PROMPT. Please copy each line of the data that includes the string "else".

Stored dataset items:
# # # # # # #

## config.mk

```make
export PLATFORM = sky130hd
export DESIGN_NAME = systolic_sequencer
export DESIGN_NICKNAME = d
export VERILOG_FILES = /design/src/rtl/systolic_sequencer_pkg.sv /design/src/rtl/systolic_sequencer_phase_counter.sv /design/src/rtl/systolic_sequencer.sv
export SDC_FILE = /design/constraint.sdc
export NUM_CORES = 1
export LEC_CHECK = 0
export BUFFER_PORTS_ARGS = -buffer_cell sky130_fd_sc_hd__buf_2
export CAP_MARGIN = 20
export CORE_MARGIN = 4
export CORE_UTILIZATION = 35
export CTS_CLUSTER_SIZE = 20
export DETAILED_ROUTE_END_ITERATION = 12
export HOLD_SLACK_MARGIN = 0.05
export SLEW_MARGIN = 20
export SYNTH_ARGS = -nofsm -noshare
export SYNTH_HDL_FRONTEND = slang
export SYNTH_SLANG_ARGS = --single-unit
```

## constraint.sdc

```tcl
create_clock -name clk -period 10.1 [get_ports clk]
set_input_delay 0 -clock clk [delete_from_list [all_inputs] [get_ports clk]]
set_output_delay 0 -clock clk [all_outputs]
set_load 0.05 [all_outputs]
```

## src/rtl/systolic_sequencer_pkg.sv

```systemverilog
// Shared definitions for the systolic sequencer, controller, memory and array.
package systolic_pkg;

    localparam int PE_NUMBER_DEFAULT = 64;
    localparam int ADDR_SIZE_DEFAULT = 16;
    localparam int LEN_W_DEFAULT     = 16;
    localparam logic [15:0] ZERO_POINT_ADDR_DEFAULT = 16'h5555;

    typedef enum logic [2:0] {
        IDLE,
        CLEAR,
        LOAD_W,
        STREAM,
        FLUSH,
        WB,
        DONE
    } seq_state_t;

endpackage

```

## src/rtl/systolic_sequencer_phase_counter.sv

```systemverilog
// Loadable down-counter with terminal-count flag; one instance per sequencer phase.
module phase_counter #(
    parameter int W = 8
) (
    input  logic         clk,
    input  logic         reset,
    input  logic         load,
    input  logic [W-1:0] load_val,
    input  logic         en,
    output logic [W-1:0] count,
    output logic         tc
);

    always_ff @(posedge clk or negedge reset) begin
        if (!reset) begin
            count <= '0;
        end else if (load) begin
            count <= load_val;
        end else if (en && (count != '0)) begin
            count <= count - 1'b1;
        end
    end

    assign tc = (count == '0);

endmodule

```

## src/rtl/systolic_sequencer.sv

```systemverilog
// Sequences one matrix-vector job: clear, weight load, padded vector stream, writeback.
module systolic_sequencer
    import systolic_pkg::*;
#(
    parameter int PE_NUMBER = PE_NUMBER_DEFAULT,
    parameter int ADDR_SIZE = ADDR_SIZE_DEFAULT,
    parameter int LEN_W     = LEN_W_DEFAULT,
    parameter logic [ADDR_SIZE-1:0] ZERO_POINT_ADDR = ADDR_SIZE'(ZERO_POINT_ADDR_DEFAULT)
) (
    input  logic                         clk,
    input  logic                         reset,
    input  logic                         start,
    input  logic                         abort,
    input  logic [ADDR_SIZE-1:0]         mat_base,
    input  logic [ADDR_SIZE-1:0]         vec_base,
    input  logic [ADDR_SIZE-1:0]         out_base,
    input  logic [LEN_W-1:0]             vec_len,
    output logic                         busy,
    output logic                         done,
    output logic                         err_busy,
    output logic [ADDR_SIZE-1:0]         r_addr,
    output logic                         r_en,
    output logic                         arr_clr,
    output logic                         arr_load_w,
    output logic                         arr_shift,
    output logic [$clog2(PE_NUMBER)-1:0] l_d_o_addr,
    output logic [ADDR_SIZE-1:0]         w_addr,
    output logic                         w_en
);

    localparam int PW = $clog2(PE_NUMBER);
    // Wide enough for vec_len+PE_NUMBER-1 at the largest vec_len.
    localparam int CW = ((LEN_W > PW) ? LEN_W : PW) + 1;

    seq_state_t state, state_nxt;

    logic [ADDR_SIZE-1:0] mat_q, vec_q, out_q;
    logic [LEN_W-1:0]     len_q;
    logic                 load_w_q, shift_q;

    logic [CW-1:0] cnt_i, cnt_k, cnt_j;
    logic          tc_i, tc_k, tc_j;
    logic [CW-1:0] pe_last, k_last;
    logic [CW-1:0] idx_i, idx_k, idx_j;

    assign pe_last = CW'(PE_NUMBER - 1);
    assign k_last  = CW'(len_q) + CW'(PE_NUMBER) - CW'(2);

    // Counters run down; the phase index is the distance from the loaded value.
    assign idx_i = pe_last - cnt_i;
    assign idx_k = k_last - cnt_k;
    assign idx_j = pe_last - cnt_j;

    phase_counter #(.W(CW)) u_cnt_i (
        .clk(clk), .reset(reset),
        .load(state == CLEAR), .load_val(pe_last),
        .en(state == LOAD_W), .count(cnt_i), .tc(tc_i)
    );

    phase_counter #(.W(CW)) u_cnt_k (
        .clk(clk), .reset(reset),
        .load((state == LOAD_W) && tc_i), .load_val(k_last),
        .en(state == STREAM), .count(cnt_k), .tc(tc_k)
    );

    phase_counter #(.W(CW)) u_cnt_j (
        .clk(clk), .reset(reset),
        .load(state == FLUSH), .load_val(pe_last),
        .en(state == WB), .count(cnt_j), .tc(tc_j)
    );

    always_ff @(posedge clk or negedge reset) begin
        if (!reset) begin
            state    <= IDLE;
            mat_q    <= '0;
            vec_q    <= '0;
            out_q    <= '0;
            len_q    <= '0;
            load_w_q <= 1'b0;
            shift_q  <= 1'b0;
        end else begin
            state    <= state_nxt;
            load_w_q <= (state == LOAD_W) && !abort;
            shift_q  <= (state == STREAM) && !abort;
            if ((state == IDLE) && start) begin
                mat_q <= mat_base;
                vec_q <= vec_base;
                out_q <= out_base;
                len_q <= vec_len;
            end
        end
    end

    always_comb begin
        state_nxt  = state;
        busy       = (state != IDLE);
        done       = 1'b0;
        err_busy   = start && (state != IDLE);
        r_addr     = '0;
        r_en       = 1'b0;
        arr_clr    = 1'b0;
        l_d_o_addr = '0;
        w_addr     = '0;
        w_en       = 1'b0;
        case (state)
            IDLE: begin
                if (start) state_nxt = (vec_len == '0) ? DONE : CLEAR;
            end
            CLEAR: begin
                arr_clr   = 1'b1;
                state_nxt = LOAD_W;
            end
            LOAD_W: begin
                r_en   = 1'b1;
                r_addr = mat_q + ADDR_SIZE'(idx_i);
                if (tc_i) state_nxt = STREAM;
            end
            STREAM: begin
                r_en   = 1'b1;
                r_addr = (idx_k < CW'(len_q)) ? (vec_q + ADDR_SIZE'(idx_k)) : ZERO_POINT_ADDR;
                if (tc_k) state_nxt = FLUSH;
            end
            FLUSH: begin
                state_nxt = WB;
            end
            WB: begin
                l_d_o_addr = PW'(idx_j);
                w_addr     = out_q + ADDR_SIZE'(idx_j);
                w_en       = 1'b1;
                if (tc_j) state_nxt = DONE;
            end
            DONE: begin
                done      = 1'b1;
                state_nxt = IDLE;
            end
            default: state_nxt = IDLE;
        endcase
        if (abort && (state != IDLE)) state_nxt = IDLE;
    end

    assign arr_load_w = load_w_q;
    assign arr_shift  = shift_q;

endmodule

```

==> metrics.txt <==
vias per cell 5.11; Top FF cell, synth dfrtp_1; Root Buffer clkbuf_16; fin util 0.446; Slowest-stage cell, CP nor2_1; # diodes 0; synthesized flop and latch total 120; total CTS buffers 17; DRC 0; asr flop ratio synth 1.00; Port-buffer cells 113; pin count of the biggest net entering global routing 75; die width 170 µm; commonest cells after routing, fill and taps aside dfrtp_1 (120), buf_2 (112), ha_1 (97); dpl hpwl 18.7 mm; maxcap violations 0; final setup violation count 0; startpoint class of the critical path register; status complete, no violations; Worst Hold Class in -> async; clk slew on worst S/H paths 0.06 ns; # rows 58; gr ovfl total 0; I/O pin count 114; final hold slack 0.174 ns; worst path cell trace or4_1 > nor2_1 > nor2_1 > nor2_1 > ha_1 > or2_2 > o31ai_1 > nor3_1 > o32ai_1 > o21bai_1 > a21oi_1 > xnor2_1 > ha_1 > o21a_1 > o21ai_0 > a31oi_1 > nor2_1 > a32o_1 > buf_2; Synth Instances 1017; sequential cell area 0.00300 mm²; Fin. Hold Viols 0; First DRT Iteration DRCs 480; initial antenna violation count 1; Synth Warn # 0; multi-input logic area 0.00574 mm²; worst path arrival time 5.68 ns; total number of vias 7847; H-tree level count 4; Initial Util 0.359; drt pass-1 iters 4; Detail Route Antenna Nets 0; min cycle time layout 5.68 ns; GRT Total Usage 0.172; final period utilization 0.562; TNS Setup 0 ns; slowest cell delay on critical path 0.67 ns; worst slew pin tran 0.991 ns; RSZ-0062 raised after global routing no; first-pass GRT wire length 40.0 mm; Nets 1363; CTS tree done; Clk Latency, worst-skew pair 0.42 ns; Die Span Y 170 µm; commonest non-fill, non-tap cell in the layout dfrtp_1; Max Fanout on Critical Path 9; placed cell count 1437; total core area 0.0255 mm²; syn_nets 1186; die area 0.0288 mm²; Worst Skew 0.0106 ns; Slew Limit Fails 0; Post-Synthesis Mean Instance Area 8.99 µm²; Fmax 176 MHz; synthesized area 0.00914 mm²; Max clock buf depth 2; Yosys cell types 65; final non-filler cell total 1537; Area growth syn-to-layout 24.4%; filler cell count 2485; fraction of layout cells with a size suffix above 1 0.172; drt wl/cell 15.9 µm; crit-path most repeated cell nor2_1; Crit. End Element primary output; Critical Path RT 10.10 ns; Slew headroom 0.338; RePlAce Congestion 0.891; Crit Path Class reg -> out; vias in the first global route 7683; EDFF count, synth 0; Total Routed Length 24.5 mm; clock sinks 120; Seq/Total Area, Yosys 0.328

# # # # # # #

EXPECTED ANSWER.
        end else if (load) begin
        end else if (en && (count != '0)) begin
        end else begin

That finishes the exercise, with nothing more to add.